PainSci » bibliography » Kogler 2009
Tags: chronic pain, surgery, random, Epsom, pain problems, treatment, toxins, controversy, debunkery, water

One article on PainSci cites Kogler 2009: Does Epsom Salt Work?

original abstract Abstracts here may not perfectly match originals, for a variety of technical and practical reasons. Some abstacts are truncated for my purposes here, if they are particularly long-winded and unhelpful. I occasionally add clarifying notes. And I make some minor corrections.

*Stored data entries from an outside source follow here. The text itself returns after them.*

<file path="./config.mk">
export PLATFORM = sky130hd
export DESIGN_NAME = mooreoverlap_1010
export DESIGN_NICKNAME = mooreoverlap_1010
export VERILOG_FILES = /design/flow/design.v
export SDC_FILE = /design/flow/constraint.sdc
export NUM_CORES = 4
export LEC_CHECK = 1
export CORE_AREA = 10 10 70 70
export DIE_AREA = 0 0 80 80
</file>
<file path="./constraint.sdc">
current_design mooreoverlap_1010

set clk_period 1.5
set clk_io_pct 0.2

create_clock -name clk0 -period $clk_period [get_ports {clk}]

set non_clock_inputs [all_inputs -no_clocks]
set_input_delay [expr $clk_period * $clk_io_pct] -clock clk0 $non_clock_inputs
set_output_delay [expr $clk_period * $clk_io_pct] -clock clk0 [all_outputs]
</file>
<file path="./design.v">
`timescale 1ns / 1ps
module mooreoverlap_1010(output reg y, input clk,rst,x);
reg [2:0]cs,ns;
    parameter s0=3'b000,s1=3'b001, s2=3'b010, s3=3'b011,s4=3'b100;
    always @ (posedge clk or posedge rst) begin
        if(rst)
            cs<=s0;
        else
            cs<=ns;
        end
    always @ (cs or x) begin
        case(cs)
            s0:begin ns=x?s1:s0; y=0; end
            s1:begin ns=x?cs:s2; y=0; end
            s2:begin ns=x?s3:s0; y=0; end
            s3:begin ns=x?s1:s4; y=0; end
            s4:begin ns=x?s3:s0;y=x?0:1;end
            default: ns=s0;
        endcase
    end
endmodule
</file>
<file path="./run.sh">
#!/bin/bash
# OpenROAD 26Q1-2900-gdf79404cd8, Yosys 0.63+post, stock flow scripts
make -C /OpenROAD-flow-scripts/flow DESIGN_CONFIG=/design/flow/config.mk WORK_HOME=/design/flow/orfs finish
</file>
==> out/results.ini <==
[timing]
untimed_endpoints = 2
worst_slew_pin_slew_ps = 220
fin_crit_ps = 1040
unclocked_pins = 1
slew_viol_final = 0
fin_setup_tns_ps = 0
fin_crit_sh_pct = 69.1
slew_headroom_pct = 85.3
clock_skew_ps = 1.34
hold_violations = 0
setup_viol = 0
rsz0062_at_grt = no
clock.fmax_mhz = 965

[setup_path]
path_class = reg2reg
crit_required_ps = 1620
worstSetupEndpointType = flop
r2r_cells = 2
setup.worst_path.start = cs[4]
critPathSlowestCell = or3_4
r2r_setup_slack_ps = 460
cp_cell_sequence = or3_4, and2_4
start_kind = flop
crit-reg2reg-launch = cs[4]
arrival_ps = 1160
slowest_delay_ps = 390
timing.rr.end = cs[3]
cp_max_fo = 2

[logic_synthesis]
yosysCellCount = 16
synth_area_um2 = 210
yosysWarnings = 1
yosys_area_um2 = 210
synthDistinctLibCells = 11
synthCells = 16
synth_area_per_cell_um2 = 13.1
synth_flops = 6

[routing]
n_antenna_cell = 0
drtIter0Drc = 0
vias = 136
firstDrtPassIters = 1
avgRoutedWirePerCell_um = 4.80
drc_errors = 0
antenna_left = 0
viasPerCell = 1.97
wl_um = 331

[finish]
area_growth_syn_to_layout_pct = 54.2
seq_area_um2 = 141
fin_util_pct = 9.49
logic_area_um2 = 65.1
drive_gt1_share_pct = 30.4
n_fill_cell = 397

[clock_tree]
cts_tree = built
clock_path_buffers = 2
cts_max_level = 1
cts_resized = 0
path_clk_slew_ps = 40
clkLatencyLatePin_ps = 230
cts_made_buffers = 3
postCtsSetupBuffers = 0
cts_hold_buf = 0
cts-root-buf = clkbuf_4

[floorplan]
ios = 4
die_h_um = 80
die_w_um = 80
core_um2 = 3420
chip_area_um2 = 6400
rows = 21
initial_utilization_pct = 6.15

[power_and_ir_drop]
switching_share_pct = 19.7
finalPower_uw = 346
power_frac_seq_pct = 45.5
p_clk_share_pct = 42.8
p_leak_uw = 0.000129
powerDensity_nw_per_um2 = 1070
p_comb_share_pct = 11.7
max-vdd-ir-drop_uv = 225
p_int_uw = 278
switchingPower_uw = 68.2

[global_route]
grt-ovfl-total = 0
grt_usage_pct = 1.21
antenna_found_initial = 0
grt_start_max_net_pins = 7
grt_pass1_vias = 160
grt_pass1_wl_um = 634

[run_status]
status = completed

[placement]
portBuffers = 3
place_congestion = 0.673

[flow_run]
max_cap_viol_count = 0
warnings = 25

[min_path]
hp-class = in2async
==> flow/design.v <==
module updown_counter(clock,count,reset,ud);
 output reg[3:0]count;
 input clock,reset,ud;
 always @ (posedge clock) begin
  if (reset)
   count<=4'b0;
   else begin
    if(ud)
     count<=count+1;
  else 
    count<=count-1;
    end
 end
endmodule
==> flow/run.sh <==
#!/bin/bash
# OpenROAD 26Q1-2900-gdf79404cd8, Yosys 0.63+post, stock flow scripts
make -C /OpenROAD-flow-scripts/flow DESIGN_CONFIG=/design/flow/config.mk WORK_HOME=/design/flow/orfs finish
==> flow/config.mk <==
export PLATFORM = sky130hd
export DESIGN_NAME = updown_counter
export DESIGN_NICKNAME = updown_counter
export VERILOG_FILES = /design/flow/design.v
export SDC_FILE = /design/flow/constraint.sdc
export NUM_CORES = 4
export LEC_CHECK = 1
export CORE_AREA = 10 10 70 70
export DIE_AREA = 0 0 80 80
==> flow/constraint.sdc <==
current_design updown_counter

set clk_period 2.8
set clk_io_pct 0.2

create_clock -name clk0 -period $clk_period [get_ports {clock}]

set non_clock_inputs [all_inputs -no_clocks]
set_input_delay [expr $clk_period * $clk_io_pct] -clock clk0 $non_clock_inputs
set_output_delay [expr $clk_period * $clk_io_pct] -clock clk0 [all_outputs]
`/design/flow/design.v`:
```
`timescale 1ns / 1ps
module nsCounter
(
    input clk,
    output [4:0] count
);
  wire clk;
  reg[4:0] count;
  initial
    	count = 0;
  always @ ( negedge clk )
    		count[0] <= ~count[0];
  always @ ( negedge count[0] )
    		count[1] <= ~count[1];
  always @ ( negedge count[1] )
    		count[2] <= ~count[2];
  always @ ( negedge count[2] )
    		count[3] <= ~count[3];
  always @ ( negedge count[3] )
    		count[4] <= ~count[4];
endmodule
```
**design/flow/design.v**
```verilog
`timescale 1ns/100ps
module butterfly#(
   parameter  PREC = 36
   )
   (
   input                       clk,
   input                       rstn,
   input                       en,
   input signed [15:0]         xp_real,  
   input signed [15:0]         xp_imag,
   input signed [15:0]         xq_real,  
   input signed [15:0]         xq_imag,
   input signed [15:0]         factor_real,  
   input signed [15:0]         factor_imag,          
   output                      valid,
   output signed [15:0]        yp_real,  
   output signed [15:0]        yp_imag,
   output signed [15:0]        yq_real,  
   output signed [15:0]        yq_imag
   );
   reg [4:0]                    en_r ;
   always @(posedge clk or negedge rstn) begin
      if (!rstn) begin
         en_r   <= 'b0 ;
      end
      else begin
         en_r   <= {en_r[3:0], en} ;
      end
   end
   reg signed [31:0] xq_wnr_real0;
   reg signed [31:0] xq_wnr_real1;
   reg signed [31:0] xq_wnr_imag0;
   reg signed [31:0] xq_wnr_imag1;
   reg signed [31:0] xp_real_d;
   reg signed [31:0] xp_imag_d;
   always @(posedge clk or negedge rstn) begin
      if (!rstn) begin
         xp_real_d      <= 'b0;
         xp_imag_d      <= 'b0;
         xq_wnr_real0   <= 'b0;
         xq_wnr_real1   <= 'b0;
         xq_wnr_imag0   <= 'b0;
         xq_wnr_imag1   <= 'b0;
      end
      else if (en) begin
         xq_wnr_real0   <= xq_real * factor_real;   
         xq_wnr_real1   <= xq_imag * factor_imag;
         xq_wnr_imag0   <= xq_real * factor_imag;
         xq_wnr_imag1   <= xq_imag * factor_real;
         xp_real_d      <= { xp_real[15], xp_real[15], xp_real[15], xp_real[15], xp_real[14:0], 13'b0} ;  
         xp_imag_d      <= { xp_imag[15], xp_imag[15], xp_imag[15], xp_imag[15], xp_imag[14:0], 13'b0} ;
      end
   end
   reg signed [31:0] xp_real_d1;
   reg signed [31:0] xp_imag_d1;
   reg signed [31:0] xq_wnr_real;
   reg signed [31:0] xq_wnr_imag;
   always @(posedge clk or negedge rstn) begin
      if (!rstn) begin
         xp_real_d1     <= 'b0;
         xp_imag_d1     <= 'b0;
         xq_wnr_real    <= 'b0 ;
         xq_wnr_imag    <= 'b0 ;
      end
      else if (en_r[0]) begin
         xp_real_d1     <= xp_real_d;
         xp_imag_d1     <= xp_imag_d;
         xq_wnr_real    <= xq_wnr_real0 - xq_wnr_real1 ;  
         xq_wnr_imag    <= xq_wnr_imag0 + xq_wnr_imag1 ;
      end
   end
   reg signed [31:0] yp_real_r;
   reg signed [31:0] yp_imag_r;
   reg signed [31:0] yq_real_r;
   reg signed [31:0] yq_imag_r;
   always @(posedge clk or negedge rstn) begin
      if (!rstn) begin
         yp_real_r      <= 'b0;
         yp_imag_r      <= 'b0;
         yq_real_r      <= 'b0;
         yq_imag_r      <= 'b0;
      end
      else if (en_r[1]) begin
         yp_real_r      <= xp_real_d1 + xq_wnr_real;
         yp_imag_r      <= xp_imag_d1 + xq_wnr_imag;
         yq_real_r      <= xp_real_d1 - xq_wnr_real;
         yq_imag_r      <= xp_imag_d1 - xq_wnr_imag;
      end
   end
   assign yp_real = { yp_real_r[31], yp_real_r[13+14:13] };
   assign yp_imag = { yp_imag_r[31], yp_imag_r[13+14:13] };
   assign yq_real = { yq_real_r[31], yq_real_r[13+14:13] };
   assign yq_imag = { yq_imag_r[31], yq_imag_r[13+14:13] };
   assign valid   = en_r[2];
endmodule
```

Magnesium can act as an adjuvant in analgesia due to its properties of calcium channel blocker and N-methyl-D-aspartate antagonist. The aim of our study was to determine if magnesium sulfate reduces perioperative analgesic requirements in patients undergoing thoracotomy procedure. Our study included 68 patients undergoing elective thoracotomy that received a bolus of 30-50 mg/kg MgSO4 followed by continuous infusion of 500 mg/h intraoperatively and 500 mg/h during the first 24 hours after the operation, or the same volume of isotonic solution (control group). Intraoperative analgesia was achieved with fentanyl and postoperative analgesia with a mixture of fentanyl and bupivacaine through epidural catheter. The level of pain was estimated using Visual Analog Scale (VAS) and TORDA pain scales. Fentanyl consumption during the operation was significantly lower in the magnesium treated group compared to control group. There was no statistically significant difference in epidural bupivacaine and fentanyl consumption during 48 hours postoperatively between the magnesium treated and control group. The measured VAS score at all intervals was similar in both groups. Postoperative TORDA scores were similar in both groups during the first 24 hours; however, a statistically significant difference was recorded in 40-48 h measurements. Results of our study revealed that magnesium reduced intraoperative analgesic requirements and also contributed to effective control of the static component of postthoracotomy pain.